粉にして薬剤として使われると聞いたが、聞いたこともなかったので一応持っていたものだった。
後で聞いた話だと呪いの道具に使われるものらしい。その魔女とは関わらないことにした。あの不気味な死骸も勝手に処分したら呪われそうだったので持っていたものに過ぎない。港の酒屋でカードゲームをしていた連中の一人が僕の知り合いで、彼が僕にお金を貸してくれと言ったので少し多く稼いだこともあるし別にいいかと、そのまま忘れてもいいとお金を渡したら負けたけど今お金がないからと強制的に持たされたのだ。
次の魔女は不在中で、霧の中から声がしたのだ。
『ミスティ様はいません。後で来てください。』それで最後。もっと深いところに行けばもう何人かいると聞いたけど、さすがに一日で行ける距離でもなければ森の中は危険なのだ。魔獣は魔獣除けの呪符を持っているので何とかなるが、トロールは怒らせたら殺された後食べられるんだと。その怒らせる原因が意味不明で、大事にしていた枝を踏んだからとか、咳の音がうるさいからだとかの理由で怒る連中である。人間が集団なら怒ってもその場で殺し合いにはならないようだが、今は僕一人である。変に見つかっては意図せずお殺せた挙句食べられるなんて御免である。

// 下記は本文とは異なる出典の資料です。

### src/rtl/servant_ram_arbiter.sv
// servant_ram_arbiter: shares one Wishbone RAM slave between ibus and dbus; optional SERVANT_ARB_TIMEOUT_EN adds a 15-cycle ack timeout
module servant_ram_arbiter
  import servant_arb_pkg::*;
#(
  parameter int aw = 10
) (
  input  logic          i_wb_clk,
  input  logic          i_wb_rst,
  input  logic [aw-3:0] i_ibus_adr,
  input  logic          i_ibus_cyc,
  output logic [31:0]   o_ibus_rdt,
  output logic          o_ibus_ack,
  input  logic [aw-3:0] i_dbus_adr,
  input  logic [31:0]   i_dbus_dat,
  input  logic [3:0]    i_dbus_sel,
  input  logic          i_dbus_we,
  input  logic          i_dbus_cyc,
  output logic [31:0]   o_dbus_rdt,
  output logic          o_dbus_ack,
  output logic [aw-3:0] o_wb_adr,
  output logic [31:0]   o_wb_dat,
  output logic [3:0]    o_wb_sel,
  output logic          o_wb_we,
  output logic          o_wb_cyc,
  input  logic [31:0]   i_wb_rdt,
  input  logic          i_wb_ack
);
  arb_state_e state_q, state_d;
  logic grant_q, grant_d, last_q, last_d;
  logic pick, busy, done, tmo;

  servant_rr_pick u_pick (
    .i_req  ({i_dbus_cyc, i_ibus_cyc}),
    .i_last (last_q),
    .o_grant(pick)
  );

  // reset gates the slave cycle immediately so an aborted access never acks
  assign busy = (state_q == BUSY) && !i_wb_rst;
  assign done = busy && (i_wb_ack || tmo);

`ifdef SERVANT_ARB_TIMEOUT_EN
  logic [3:0] cnt_q, cnt_d;
  // cycles spent in BUSY; zero on the first BUSY cycle
  always_comb cnt_d = (state_q == BUSY) ? cnt_q + 4'd1 : 4'd0;
  // timeout counter register
  always_ff @(posedge i_wb_clk) begin
    if (i_wb_rst) cnt_q <= 4'd0;
    else cnt_q <= cnt_d;
  end
  assign tmo = busy && !i_wb_ack && (cnt_q == ARB_TIMEOUT);
`else
  assign tmo = 1'b0;
`endif

  // next state: grant on any request in IDLE, release on ack (or timeout)
  always_comb begin
    state_d = state_q;
    grant_d = grant_q;
    last_d  = last_q;
    if (state_q == IDLE && (i_ibus_cyc || i_dbus_cyc)) begin
      state_d = BUSY;
      grant_d = pick;
    end else if (done) begin
      state_d = IDLE;
      last_d  = grant_q;
    end
  end

  // arbiter state registers; ibus wins the first tie after reset
  always_ff @(posedge i_wb_clk) begin
    if (i_wb_rst) begin
      state_q <= IDLE;
      grant_q <= ARB_IBUS;
      last_q  <= ARB_DBUS;
    end else begin
      state_q <= state_d;
      grant_q <= grant_d;
      last_q  <= last_d;
    end
  end

  // slave request mux from the granted master; ibus is a plain word read
  always_comb begin
    o_wb_cyc   = busy;
    o_wb_adr   = !busy ? '0 : (grant_q == ARB_DBUS) ? i_dbus_adr : i_ibus_adr;
    o_wb_dat   = (busy && grant_q == ARB_DBUS) ? i_dbus_dat : 32'h0;
    o_wb_sel   = !busy ? 4'h0 : (grant_q == ARB_DBUS) ? i_dbus_sel : 4'hf;
    o_wb_we    = busy && (grant_q == ARB_DBUS) && i_dbus_we;
    o_ibus_ack = done && (grant_q == ARB_IBUS);
    o_dbus_ack = done && (grant_q == ARB_DBUS);
    o_ibus_rdt = tmo ? ARB_DEADBEEF : i_wb_rdt;
    o_dbus_rdt = tmo ? ARB_DEADBEEF : i_wb_rdt;
  end
endmodule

「会ってないだろう。今の話だと。」カイルがまたも文句を言うが。
「話には筋道ってものがあるだろう。」
「知らない言葉でも吟遊詩人の歌を聞いたほうがマシだ。」まあ、この国は当たり前だけど違う言葉を話す。僕の父がネイーラ出身の難民だったので僕はネイーラ語が話せるが、カイルは離せないようであった。傭兵の中では一人だけが話せるようで、さっきから従業員の女の子を口説いている。笑っているのを見るにうまく行っているようだが…、口説いてどうする気だ。子供でも出来たら責任とれるのか。
最近は魔道具を使えばいいと言ってるので問題ないかもしれないが。僕の時もあったら娘は…。いや、それを考えるのはやめよう。
と言うか吟遊詩人がつい先から何か歌っている。その前はただリュートを弾いていただけだった。